BRIEF: Repeat exactly, and only, the lines of the entries below from the one with "export PLATFORM = sky130hd" through the one with "engine result valid", both ends included.
MATERIAL SHOWN below:
$ cat config.mk
export PLATFORM = sky130hd
export DESIGN_NAME = crc4_frame_sequencer
export DESIGN_NICKNAME = d
export VERILOG_FILES = /design/src/rtl/crc4_frame_sequencer.sv
export SDC_FILE = /design/constraint.sdc
export NUM_CORES = 1
export LEC_CHECK = 0
export BUFFER_PORTS_ARGS = -buffer_cell sky130_fd_sc_hd__clkbuf_2
export CORE_MARGIN = 5
export CORE_UTILIZATION = 29
export DETAILED_ROUTE_END_ITERATION = 12
export HOLD_SLACK_MARGIN = 0.02
export PLACE_DENSITY_LB_ADDON = 0.12
export SYNTH_ARGS = -nofsm -noshare
export SYNTH_HDL_FRONTEND = slang
export SYNTH_SLANG_ARGS = --single-unit
$ cat constraint.sdc
create_clock -name clk -period 1.7 [get_ports clk]
set_clock_uncertainty 0.15 [all_clocks]
set_input_delay 0.17 -clock clk [delete_from_list [all_inputs] [get_ports clk]]
set_output_delay 0.17 -clock clk [all_outputs]
set_load 0.02 [all_outputs]
$ cat src/rtl/crc4_frame_sequencer.sv
// ---------------------------------------------------------------------------
// crc4_frame_sequencer
//
// Walks a frame of `len` chunks through an external single-cycle CRC engine.
// The seed is latched on start, then each chunk is handed to the engine
// with the running CRC (acc) as crc_initial. The engine's registered result
// is folded back into acc. The final CRC is offered downstream through a
// valid/ready handshake.
//
// Optional feature (compile-time macro):
//   CRC_SEQ_TIMEOUT_EN - stall watchdog. It counts consecutive stalled
//                        FETCH/WAIT cycles. On reaching TIMEOUT_CYCLES it
//                        pulses crc_err for one cycle and returns to IDLE.
//                        Without the macro there is no timer, crc_err is
//                        tied low, and the block waits indefinitely.
//
// Ports:
//   clk, rst_n        clock (rising edge), asynchronous active-low reset
//   start             begin a frame (sampled in IDLE only)
//   init_val, len     seed and chunk count, latched on start
//   abort             synchronous abort, any state
//   s_valid, s_data   chunk stream from source
//   s_ready           chunk accept (FETCH state)
//   eng_crc_en        engine enable (= s_valid while in FETCH)
//   eng_crc_initial   engine seed input (= acc)
//   eng_data          engine data input (= s_data)
//   eng_data_out      engine result
//   eng_dout_vld      engine result valid
//   crc_out           final CRC (= acc)
//   crc_valid         final CRC valid, held until crc_ready
//   crc_ready         consumer accept
//   busy              state != IDLE
//   crc_err           one-cycle pulse on watchdog abort
//
// States:
//   IDLE  | waiting for start
//   FETCH | offering s_ready, issuing a chunk to the engine on s_valid
//   WAIT  | waiting for the engine result of the issued chunk
//   DONE  | presenting crc_out with crc_valid until crc_ready
// ---------------------------------------------------------------------------
module crc4_frame_sequencer #(
    parameter int CRC_WIDTH      = 4,
    parameter int DATA_WIDTH     = 5,
    parameter int LEN_WIDTH      = 8,
    parameter int TIMEOUT_CYCLES = 255
) (
    input  logic                  clk,
    input  logic                  rst_n,
    input  logic                  start,
    input  logic [CRC_WIDTH-1:0]  init_val,
    input  logic [LEN_WIDTH-1:0]  len,
    input  logic                  abort,
    input  logic                  s_valid,
    input  logic [DATA_WIDTH-1:0] s_data,
    output logic                  s_ready,
    output logic                  eng_crc_en,
    output logic [CRC_WIDTH-1:0]  eng_crc_initial,
    output logic [DATA_WIDTH-1:0] eng_data,
    input  logic [CRC_WIDTH-1:0]  eng_data_out,
    input  logic                  eng_dout_vld,
    output logic [CRC_WIDTH-1:0]  crc_out,
    output logic                  crc_valid,
    input  logic                  crc_ready,
    output logic                  busy,
    output logic                  crc_err
);

    typedef enum logic [1:0] {
        S_IDLE  = 2'd0,
        S_FETCH = 2'd1,
        S_WAIT  = 2'd2,
        S_DONE  = 2'd3
    } state_t;

    state_t                state;
    state_t                state_nxt;
    logic [CRC_WIDTH-1:0]  acc;
    logic [LEN_WIDTH-1:0]  cnt;
    logic                  timeout_hit;

`ifdef CRC_SEQ_TIMEOUT_EN
    localparam int TMR_W = (TIMEOUT_CYCLES < 2) ? 1 : $clog2(TIMEOUT_CYCLES + 1);

    logic [TMR_W-1:0] timer;
    logic             stalling;

    assign stalling    = ((state == S_FETCH) && !s_valid) ||
                         ((state == S_WAIT)  && !eng_dout_vld);
    assign timeout_hit = ((state == S_FETCH) || (state == S_WAIT)) &&
                         (timer == TMR_W'(TIMEOUT_CYCLES));

    // Counts only while the stall persists in the same state; any progress
    // or state change restarts the count from zero.
    always_ff @(posedge clk or negedge rst_n) begin
        if (!rst_n) begin
            timer <= '0;
        end else if (stalling && (state_nxt == state)) begin
            timer <= timer + 1'b1;
        end else begin
            timer <= '0;
        end
    end
`else
    assign timeout_hit = 1'b0;
`endif

    // State register
    always_ff @(posedge clk or negedge rst_n) begin
        if (!rst_n) begin
            state <= S_IDLE;
        end else begin
            state <= state_nxt;
        end
    end

    // Next-state logic; abort and watchdog take priority over everything.
    always_comb begin
        state_nxt = state;
        if (abort || timeout_hit) begin
            state_nxt = S_IDLE;
        end else begin
            unique case (state)
                S_IDLE: begin
                    if (start) begin
                        state_nxt = (len == '0) ? S_DONE : S_FETCH;
                    end
                end
                S_FETCH: begin
                    if (s_valid) begin
                        state_nxt = S_WAIT;
                    end
                end
                S_WAIT: begin
                    // Exit is decided on the pre-decrement count.
                    if (eng_dout_vld) begin
                        state_nxt = (cnt == LEN_WIDTH'(1)) ? S_DONE : S_FETCH;
                    end
                end
                S_DONE: begin
                    if (crc_ready) begin
                        state_nxt = S_IDLE;
                    end
                end
                default: state_nxt = S_IDLE;
            endcase
        end
    end

    // Accumulator and chunk counter. Abort or watchdog freezes both, so acc
    // keeps the last chained value of an abandoned frame.
    always_ff @(posedge clk or negedge rst_n) begin
        if (!rst_n) begin
            acc <= '0;
            cnt <= '0;
        end else if (!abort && !timeout_hit) begin
            unique case (state)
                S_IDLE: begin
                    if (start) begin
                        acc <= init_val;
                        cnt <= len;
                    end
                end
                S_WAIT: begin
                    if (eng_dout_vld) begin
                        acc <= eng_data_out;
                        if (cnt != '0) begin
                            cnt <= cnt - 1'b1;
                        end
                    end
                end
                default: ;
            endcase
        end
    end

    // Output decode
    always_comb begin
        s_ready    = 1'b0;
        eng_crc_en = 1'b0;
        crc_valid  = 1'b0;
        busy       = 1'b0;
        crc_err    = timeout_hit;
        unique case (state)
            S_IDLE: ;
            S_FETCH: begin
                s_ready    = 1'b1;
                eng_crc_en = s_valid;
                busy       = 1'b1;
            end
            S_WAIT: begin
                busy = 1'b1;
            end
            S_DONE: begin
                crc_valid = 1'b1;
                busy      = 1'b1;
            end
            default: ;
        endcase
    end

    assign eng_crc_initial = acc;
    assign eng_data        = s_data;
    assign crc_out         = acc;

endmodule
After elaboration in Yosys (flattened, before gate mapping). Cells that the tools add are included.

Flip-flop bits (word level): 14. Input port bits: 28. Output and inout port bits: 18. Logic and storage cells: 43.

Add/subtract/negate cells: 1. Eq/ne operators: 11. Multiplexer cells: 19. Bitwise operators: 1. Reduce and logical (&&, ||, !) cells: 8.

Operator list (number): 8-bit 2-to-1 mux (3); 8-bit one-hot mux with 2 select lines (1); 2-bit 2-to-1 mux (7); 3-bit != test, second input constant (4); 8-bit by 1-bit equality test with 1-bit output, second input constant (1); 8-bit logical NOT (1); 4-bit 2-to-1 mux (2); 2-bit one-hot mux with 4 select lines (1); 4-bit one-hot mux with 2 select lines (1); 4-bit AND reduction (2); 8-bit nonzero test (1); 8-bit by 1-bit subtractor with 8-bit output, second input constant (1); 2-bit != test, second input constant (3); 5-bit AND reduction (1); 2-bit equality test, second input constant (2); 1-bit 2-to-1 mux (4); 3-bit OR reduction (1); 2-bit by 1-bit equality test with 1-bit output, second input constant (1); 2-bit logical NOT (1); 2-bit nonzero test (1); 1-bit NOT (1).

Depth between registers and ports, before layout.
Depth in word-level cells: 5. Mapped depth: 7. Gate-level depth less buffers: 6.

Worst setup path after synthesis. No wires, ideal clock.

Kind: reg-to-reg. Start: register state[1]. End: register cnt[1]. Library setup time: 0.125 ns. Data arrival time: 1.396 ns. Required time: 1.425 ns. Setup slack: 0.029 ns. Stages on the path, launching flop included: 8. Path buffers: 3. Clock period less this slack: 1.671 ns. Cells stage by stage: dfrtp_1 > buf_6 > mux2i_1 > or3_1 > buf_6 > nand2b_1 > buf_6 > mux2i_1.

Word-level cells in the longest chain between the ends: 3. Elaborated cells on any way between the ends: 8. Classes of those cells: eq/ne: 4; mux: 1; reduce/logical: 3.

Ends and longest elaborated chain: from (decl) (RTL line 75) `state_t state;`; from (signal assigned) (RTL line 112) `state <= state_nxt;`; 2-bit equality test / 2-bit logical NOT (equally long branches) (RTL line 156) `unique case (state)`; 2-bit != test (no source line) / 2-bit nonzero test (equally long branches); 5-bit AND reduction (no source line); to (signal assigned) (RTL line 160) `cnt <= len;`; to (signal assigned) (RTL line 167) `cnt <= cnt - 1'b1;`; to (decl) (RTL line 78) `logic [LEN_WIDTH-1:0] cnt;`.

Several ways; a longest one is shown, not always the timed one. A chain may end at the register's enable or synchronous reset.

Worst setup path after layout.
Start: register cnt[1]. End: register state[1].

Word-level cells in the longest chain between the ends: 5.

Ends and longest elaborated chain: 8-bit by 1-bit equality test with 1-bit output (RTL line 136) `state_nxt = (cnt == LEN_WIDTH'(1)) ? S_DONE : S_FETCH;`; 2-bit 2-to-1 mux (RTL line 136); 2-bit 2-to-1 mux (RTL line 135) `if (eng_dout_vld) begin`; 2-bit one-hot mux with 4 select lines (RTL line 122) `unique case (state)`; 2-bit 2-to-1 mux (RTL line 119) `if (abort || timeout_hit) begin`.

No other way between the ends. The select of a mux whose other input is x is not followed.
End of MATERIAL SHOWN.
RESULT FOR THIS EXERCISE:
export PLATFORM = sky130hd
export DESIGN_NAME = crc4_frame_sequencer
export DESIGN_NICKNAME = d
export VERILOG_FILES = /design/src/rtl/crc4_frame_sequencer.sv
export SDC_FILE = /design/constraint.sdc
export NUM_CORES = 1
export LEC_CHECK = 0
export BUFFER_PORTS_ARGS = -buffer_cell sky130_fd_sc_hd__clkbuf_2
export CORE_MARGIN = 5
export CORE_UTILIZATION = 29
export DETAILED_ROUTE_END_ITERATION = 12
export HOLD_SLACK_MARGIN = 0.02
export PLACE_DENSITY_LB_ADDON = 0.12
export SYNTH_ARGS = -nofsm -noshare
export SYNTH_HDL_FRONTEND = slang
export SYNTH_SLANG_ARGS = --single-unit
$ cat constraint.sdc
create_clock -name clk -period 1.7 [get_ports clk]
set_clock_uncertainty 0.15 [all_clocks]
set_input_delay 0.17 -clock clk [delete_from_list [all_inputs] [get_ports clk]]
set_output_delay 0.17 -clock clk [all_outputs]
set_load 0.02 [all_outputs]
$ cat src/rtl/crc4_frame_sequencer.sv
// ---------------------------------------------------------------------------
// crc4_frame_sequencer
//
// Walks a frame of `len` chunks through an external single-cycle CRC engine.
// The seed is latched on start, then each chunk is handed to the engine
// with the running CRC (acc) as crc_initial. The engine's registered result
// is folded back into acc. The final CRC is offered downstream through a
// valid/ready handshake.
//
// Optional feature (compile-time macro):
//   CRC_SEQ_TIMEOUT_EN - stall watchdog. It counts consecutive stalled
//                        FETCH/WAIT cycles. On reaching TIMEOUT_CYCLES it
//                        pulses crc_err for one cycle and returns to IDLE.
//                        Without the macro there is no timer, crc_err is
//                        tied low, and the block waits indefinitely.
//
// Ports:
//   clk, rst_n        clock (rising edge), asynchronous active-low reset
//   start             begin a frame (sampled in IDLE only)
//   init_val, len     seed and chunk count, latched on start
//   abort             synchronous abort, any state
//   s_valid, s_data   chunk stream from source
//   s_ready           chunk accept (FETCH state)
//   eng_crc_en        engine enable (= s_valid while in FETCH)
//   eng_crc_initial   engine seed input (= acc)
//   eng_data          engine data input (= s_data)
//   eng_data_out      engine result
//   eng_dout_vld      engine result valid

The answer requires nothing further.